> Description of the task
From the line with "- one-hot mux 8 bit (2 select lines) :: 1" to the line with "Netlist, hierarchy kept.", retype every line exactly, including those two, and leave out the rest of the data below.

[Stored items]

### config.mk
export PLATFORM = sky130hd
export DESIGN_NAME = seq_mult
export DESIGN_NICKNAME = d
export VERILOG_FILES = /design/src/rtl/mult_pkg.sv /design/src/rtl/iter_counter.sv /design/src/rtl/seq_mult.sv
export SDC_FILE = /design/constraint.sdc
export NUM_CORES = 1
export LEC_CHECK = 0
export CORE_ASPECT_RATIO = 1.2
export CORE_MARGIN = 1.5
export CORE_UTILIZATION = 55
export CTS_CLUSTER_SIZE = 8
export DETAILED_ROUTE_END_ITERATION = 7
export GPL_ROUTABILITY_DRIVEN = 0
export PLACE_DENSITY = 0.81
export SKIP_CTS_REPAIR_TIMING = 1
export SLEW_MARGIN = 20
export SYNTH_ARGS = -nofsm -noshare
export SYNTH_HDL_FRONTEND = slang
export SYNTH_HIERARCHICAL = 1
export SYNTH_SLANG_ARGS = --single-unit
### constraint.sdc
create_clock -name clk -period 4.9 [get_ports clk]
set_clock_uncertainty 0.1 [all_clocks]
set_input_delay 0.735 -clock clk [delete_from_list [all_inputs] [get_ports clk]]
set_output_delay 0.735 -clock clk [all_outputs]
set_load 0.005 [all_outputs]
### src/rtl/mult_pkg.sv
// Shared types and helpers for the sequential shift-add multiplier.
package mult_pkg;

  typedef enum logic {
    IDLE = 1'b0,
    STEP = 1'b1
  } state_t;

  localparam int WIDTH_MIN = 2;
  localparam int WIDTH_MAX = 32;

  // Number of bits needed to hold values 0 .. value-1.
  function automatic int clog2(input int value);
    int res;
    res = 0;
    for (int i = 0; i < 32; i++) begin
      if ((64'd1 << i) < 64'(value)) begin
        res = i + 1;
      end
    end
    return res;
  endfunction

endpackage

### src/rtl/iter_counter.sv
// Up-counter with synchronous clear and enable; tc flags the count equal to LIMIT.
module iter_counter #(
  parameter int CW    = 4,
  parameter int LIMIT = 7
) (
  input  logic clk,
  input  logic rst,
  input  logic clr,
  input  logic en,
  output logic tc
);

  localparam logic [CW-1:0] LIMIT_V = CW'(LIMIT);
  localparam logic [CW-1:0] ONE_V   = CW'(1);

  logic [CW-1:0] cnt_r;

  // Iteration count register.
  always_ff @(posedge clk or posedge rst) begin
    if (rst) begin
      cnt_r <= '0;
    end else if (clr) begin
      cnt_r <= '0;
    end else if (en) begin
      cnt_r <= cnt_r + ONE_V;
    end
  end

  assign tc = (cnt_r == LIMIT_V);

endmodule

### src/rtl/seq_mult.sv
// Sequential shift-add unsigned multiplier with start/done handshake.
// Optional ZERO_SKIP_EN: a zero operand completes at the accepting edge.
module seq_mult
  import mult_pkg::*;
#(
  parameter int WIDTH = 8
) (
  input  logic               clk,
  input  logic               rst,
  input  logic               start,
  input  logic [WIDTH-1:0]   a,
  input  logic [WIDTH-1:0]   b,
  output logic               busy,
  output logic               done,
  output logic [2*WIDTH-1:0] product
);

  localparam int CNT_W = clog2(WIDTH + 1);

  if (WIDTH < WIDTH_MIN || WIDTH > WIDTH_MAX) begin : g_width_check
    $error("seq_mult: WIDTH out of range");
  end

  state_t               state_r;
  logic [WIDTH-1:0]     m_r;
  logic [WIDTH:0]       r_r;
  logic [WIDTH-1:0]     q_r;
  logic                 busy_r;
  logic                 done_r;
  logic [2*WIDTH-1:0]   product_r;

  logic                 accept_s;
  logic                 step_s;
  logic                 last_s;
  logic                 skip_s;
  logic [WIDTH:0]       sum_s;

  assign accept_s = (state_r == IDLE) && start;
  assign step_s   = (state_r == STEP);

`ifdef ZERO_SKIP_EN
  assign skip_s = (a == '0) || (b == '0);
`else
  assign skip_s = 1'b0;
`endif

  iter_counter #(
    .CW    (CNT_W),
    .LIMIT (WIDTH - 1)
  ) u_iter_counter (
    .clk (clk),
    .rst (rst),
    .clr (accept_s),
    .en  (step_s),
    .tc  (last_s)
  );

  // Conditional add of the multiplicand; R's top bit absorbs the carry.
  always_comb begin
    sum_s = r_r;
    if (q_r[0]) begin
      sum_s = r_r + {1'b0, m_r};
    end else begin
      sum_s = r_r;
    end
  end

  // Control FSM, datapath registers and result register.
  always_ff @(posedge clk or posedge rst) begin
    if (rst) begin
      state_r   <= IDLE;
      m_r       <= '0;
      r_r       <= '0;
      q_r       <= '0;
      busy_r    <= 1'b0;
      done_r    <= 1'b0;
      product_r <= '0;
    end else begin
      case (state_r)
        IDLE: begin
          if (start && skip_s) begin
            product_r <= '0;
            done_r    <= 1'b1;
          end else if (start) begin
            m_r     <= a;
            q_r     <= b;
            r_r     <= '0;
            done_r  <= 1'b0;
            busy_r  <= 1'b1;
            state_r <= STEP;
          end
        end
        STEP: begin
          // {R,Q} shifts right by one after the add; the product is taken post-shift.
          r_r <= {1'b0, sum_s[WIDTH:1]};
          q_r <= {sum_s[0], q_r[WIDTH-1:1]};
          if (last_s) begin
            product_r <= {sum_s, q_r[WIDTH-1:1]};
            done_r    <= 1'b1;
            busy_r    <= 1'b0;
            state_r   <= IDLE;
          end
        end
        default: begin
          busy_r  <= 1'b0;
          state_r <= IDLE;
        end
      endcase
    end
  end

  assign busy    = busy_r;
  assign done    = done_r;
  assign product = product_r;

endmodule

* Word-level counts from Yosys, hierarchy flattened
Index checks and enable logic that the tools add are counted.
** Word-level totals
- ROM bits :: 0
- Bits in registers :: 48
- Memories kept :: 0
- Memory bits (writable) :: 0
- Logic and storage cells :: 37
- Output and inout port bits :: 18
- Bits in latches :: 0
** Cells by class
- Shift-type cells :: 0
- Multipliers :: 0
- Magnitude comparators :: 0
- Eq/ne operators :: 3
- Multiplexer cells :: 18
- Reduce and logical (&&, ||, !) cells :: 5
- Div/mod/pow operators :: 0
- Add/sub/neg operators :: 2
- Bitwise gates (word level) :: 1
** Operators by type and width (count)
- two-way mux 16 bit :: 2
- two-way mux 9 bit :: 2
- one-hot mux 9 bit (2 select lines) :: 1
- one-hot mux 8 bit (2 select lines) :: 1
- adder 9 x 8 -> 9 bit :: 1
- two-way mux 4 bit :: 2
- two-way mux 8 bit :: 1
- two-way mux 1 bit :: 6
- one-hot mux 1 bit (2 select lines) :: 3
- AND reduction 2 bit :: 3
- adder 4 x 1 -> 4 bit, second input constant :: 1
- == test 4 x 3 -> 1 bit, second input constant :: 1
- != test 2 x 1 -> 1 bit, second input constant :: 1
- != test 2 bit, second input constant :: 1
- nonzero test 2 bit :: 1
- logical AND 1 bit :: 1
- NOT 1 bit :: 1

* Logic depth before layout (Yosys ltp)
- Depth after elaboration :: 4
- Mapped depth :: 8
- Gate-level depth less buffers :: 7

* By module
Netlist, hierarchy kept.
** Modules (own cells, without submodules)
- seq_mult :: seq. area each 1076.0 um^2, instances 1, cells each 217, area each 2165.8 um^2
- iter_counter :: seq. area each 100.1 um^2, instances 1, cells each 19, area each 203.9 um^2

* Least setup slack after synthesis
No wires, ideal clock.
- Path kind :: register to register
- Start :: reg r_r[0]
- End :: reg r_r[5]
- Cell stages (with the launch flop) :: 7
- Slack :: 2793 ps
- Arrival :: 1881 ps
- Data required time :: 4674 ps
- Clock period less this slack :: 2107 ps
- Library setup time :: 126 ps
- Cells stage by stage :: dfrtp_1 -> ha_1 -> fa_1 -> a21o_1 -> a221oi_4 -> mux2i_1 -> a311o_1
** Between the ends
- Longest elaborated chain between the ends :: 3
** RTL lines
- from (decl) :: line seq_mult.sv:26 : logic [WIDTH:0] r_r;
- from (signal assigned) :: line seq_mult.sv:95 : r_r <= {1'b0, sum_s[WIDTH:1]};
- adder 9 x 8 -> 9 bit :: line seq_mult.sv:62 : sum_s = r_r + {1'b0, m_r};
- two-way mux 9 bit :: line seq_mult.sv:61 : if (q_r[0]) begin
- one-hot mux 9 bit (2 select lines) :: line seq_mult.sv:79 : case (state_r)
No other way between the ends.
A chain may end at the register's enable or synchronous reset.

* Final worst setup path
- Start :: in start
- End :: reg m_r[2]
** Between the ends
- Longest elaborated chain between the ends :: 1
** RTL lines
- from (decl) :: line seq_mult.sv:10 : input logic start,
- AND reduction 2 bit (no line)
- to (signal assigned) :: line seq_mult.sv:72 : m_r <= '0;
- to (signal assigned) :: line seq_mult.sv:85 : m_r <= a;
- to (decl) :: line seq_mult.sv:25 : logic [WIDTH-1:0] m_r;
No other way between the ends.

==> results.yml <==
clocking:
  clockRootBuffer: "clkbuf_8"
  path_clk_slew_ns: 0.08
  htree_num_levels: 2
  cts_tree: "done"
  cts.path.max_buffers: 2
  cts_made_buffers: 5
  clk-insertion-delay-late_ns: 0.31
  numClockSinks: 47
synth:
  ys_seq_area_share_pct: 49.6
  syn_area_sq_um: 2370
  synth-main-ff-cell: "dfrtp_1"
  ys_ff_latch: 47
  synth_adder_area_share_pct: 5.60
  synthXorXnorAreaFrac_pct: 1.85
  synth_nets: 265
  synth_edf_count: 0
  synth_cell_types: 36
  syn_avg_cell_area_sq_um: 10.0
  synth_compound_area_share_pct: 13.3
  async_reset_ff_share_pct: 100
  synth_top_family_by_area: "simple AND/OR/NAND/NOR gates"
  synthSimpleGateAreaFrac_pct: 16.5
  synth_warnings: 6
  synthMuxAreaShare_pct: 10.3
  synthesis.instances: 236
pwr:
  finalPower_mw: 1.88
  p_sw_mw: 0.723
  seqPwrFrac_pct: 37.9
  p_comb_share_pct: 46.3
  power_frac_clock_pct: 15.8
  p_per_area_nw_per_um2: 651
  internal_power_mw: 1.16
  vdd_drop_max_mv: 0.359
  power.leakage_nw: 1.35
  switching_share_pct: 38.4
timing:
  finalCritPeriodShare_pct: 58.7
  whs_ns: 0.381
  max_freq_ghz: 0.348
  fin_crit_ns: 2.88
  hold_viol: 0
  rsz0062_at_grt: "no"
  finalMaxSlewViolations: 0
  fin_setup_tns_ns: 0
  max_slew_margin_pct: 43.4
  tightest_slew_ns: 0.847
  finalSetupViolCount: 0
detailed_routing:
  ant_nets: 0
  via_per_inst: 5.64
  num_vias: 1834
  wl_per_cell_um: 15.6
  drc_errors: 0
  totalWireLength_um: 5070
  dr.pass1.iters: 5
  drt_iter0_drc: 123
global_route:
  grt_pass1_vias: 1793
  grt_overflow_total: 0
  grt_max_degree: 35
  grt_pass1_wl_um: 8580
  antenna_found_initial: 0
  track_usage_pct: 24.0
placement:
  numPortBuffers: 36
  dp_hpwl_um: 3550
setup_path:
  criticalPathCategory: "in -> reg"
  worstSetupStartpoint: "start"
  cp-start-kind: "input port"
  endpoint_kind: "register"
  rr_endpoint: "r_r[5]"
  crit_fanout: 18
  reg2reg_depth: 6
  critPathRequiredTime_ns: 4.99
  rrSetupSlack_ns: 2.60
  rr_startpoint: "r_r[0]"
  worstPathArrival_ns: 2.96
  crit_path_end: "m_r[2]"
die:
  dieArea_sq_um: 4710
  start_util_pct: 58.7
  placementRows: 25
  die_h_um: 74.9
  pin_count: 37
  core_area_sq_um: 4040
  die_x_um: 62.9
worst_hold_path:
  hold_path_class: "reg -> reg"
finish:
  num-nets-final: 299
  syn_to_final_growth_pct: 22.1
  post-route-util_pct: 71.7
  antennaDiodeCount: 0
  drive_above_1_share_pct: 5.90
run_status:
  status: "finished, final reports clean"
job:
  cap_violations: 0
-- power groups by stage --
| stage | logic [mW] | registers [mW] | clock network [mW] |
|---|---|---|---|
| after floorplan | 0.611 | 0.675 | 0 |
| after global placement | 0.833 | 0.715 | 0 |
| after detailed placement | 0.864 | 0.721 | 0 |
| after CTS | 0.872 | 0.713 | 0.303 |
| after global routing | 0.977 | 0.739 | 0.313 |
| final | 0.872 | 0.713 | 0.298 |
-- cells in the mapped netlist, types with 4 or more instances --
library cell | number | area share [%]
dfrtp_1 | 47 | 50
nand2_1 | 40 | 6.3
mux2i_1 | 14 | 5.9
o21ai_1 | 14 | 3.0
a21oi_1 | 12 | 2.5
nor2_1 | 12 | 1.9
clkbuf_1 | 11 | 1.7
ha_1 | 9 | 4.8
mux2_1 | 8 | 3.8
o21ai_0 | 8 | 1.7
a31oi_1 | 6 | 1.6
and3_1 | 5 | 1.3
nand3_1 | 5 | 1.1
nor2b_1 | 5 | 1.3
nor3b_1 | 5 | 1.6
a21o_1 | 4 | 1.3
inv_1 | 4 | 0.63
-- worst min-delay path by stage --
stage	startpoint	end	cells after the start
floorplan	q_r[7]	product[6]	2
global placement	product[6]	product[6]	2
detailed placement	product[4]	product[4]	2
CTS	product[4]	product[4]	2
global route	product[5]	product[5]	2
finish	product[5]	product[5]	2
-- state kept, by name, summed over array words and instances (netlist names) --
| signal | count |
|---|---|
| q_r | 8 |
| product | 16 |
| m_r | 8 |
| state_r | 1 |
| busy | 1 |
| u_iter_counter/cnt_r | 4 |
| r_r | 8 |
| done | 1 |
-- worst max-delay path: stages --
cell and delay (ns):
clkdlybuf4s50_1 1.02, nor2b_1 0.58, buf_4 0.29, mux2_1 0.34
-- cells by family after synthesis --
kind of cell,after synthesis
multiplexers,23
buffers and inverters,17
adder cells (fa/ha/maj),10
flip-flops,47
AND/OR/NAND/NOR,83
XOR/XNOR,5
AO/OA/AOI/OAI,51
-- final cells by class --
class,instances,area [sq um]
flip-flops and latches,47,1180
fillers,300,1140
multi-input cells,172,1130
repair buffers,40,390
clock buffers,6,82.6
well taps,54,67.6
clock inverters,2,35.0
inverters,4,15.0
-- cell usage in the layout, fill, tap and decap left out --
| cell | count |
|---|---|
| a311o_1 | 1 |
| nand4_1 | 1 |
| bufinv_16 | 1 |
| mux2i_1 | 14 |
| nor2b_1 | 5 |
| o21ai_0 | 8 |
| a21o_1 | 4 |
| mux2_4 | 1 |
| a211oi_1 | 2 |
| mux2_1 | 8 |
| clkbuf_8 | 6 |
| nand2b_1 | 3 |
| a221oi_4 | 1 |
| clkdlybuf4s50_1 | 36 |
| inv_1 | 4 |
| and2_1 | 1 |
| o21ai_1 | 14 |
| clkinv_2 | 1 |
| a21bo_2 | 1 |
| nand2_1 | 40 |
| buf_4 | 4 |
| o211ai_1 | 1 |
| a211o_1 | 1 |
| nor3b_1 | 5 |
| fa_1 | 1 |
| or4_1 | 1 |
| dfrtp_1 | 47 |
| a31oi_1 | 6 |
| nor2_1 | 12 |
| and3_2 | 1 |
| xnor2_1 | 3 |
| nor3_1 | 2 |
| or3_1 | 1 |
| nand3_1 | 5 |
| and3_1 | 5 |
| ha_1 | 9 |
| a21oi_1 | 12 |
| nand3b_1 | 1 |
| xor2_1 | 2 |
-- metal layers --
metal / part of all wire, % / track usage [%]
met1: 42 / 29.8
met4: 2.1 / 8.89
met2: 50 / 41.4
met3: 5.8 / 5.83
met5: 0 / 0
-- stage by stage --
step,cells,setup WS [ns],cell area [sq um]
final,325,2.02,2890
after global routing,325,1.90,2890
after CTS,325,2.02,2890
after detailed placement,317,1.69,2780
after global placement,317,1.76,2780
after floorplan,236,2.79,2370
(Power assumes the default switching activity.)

> Task output
- one-hot mux 8 bit (2 select lines) :: 1
- adder 9 x 8 -> 9 bit :: 1
- two-way mux 4 bit :: 2
- two-way mux 8 bit :: 1
- two-way mux 1 bit :: 6
- one-hot mux 1 bit (2 select lines) :: 3
- AND reduction 2 bit :: 3
- adder 4 x 1 -> 4 bit, second input constant :: 1
- == test 4 x 3 -> 1 bit, second input constant :: 1
- != test 2 x 1 -> 1 bit, second input constant :: 1
- != test 2 bit, second input constant :: 1
- nonzero test 2 bit :: 1
- logical AND 1 bit :: 1
- NOT 1 bit :: 1

* Logic depth before layout (Yosys ltp)
- Depth after elaboration :: 4
- Mapped depth :: 8
- Gate-level depth less buffers :: 7

* By module
Netlist, hierarchy kept.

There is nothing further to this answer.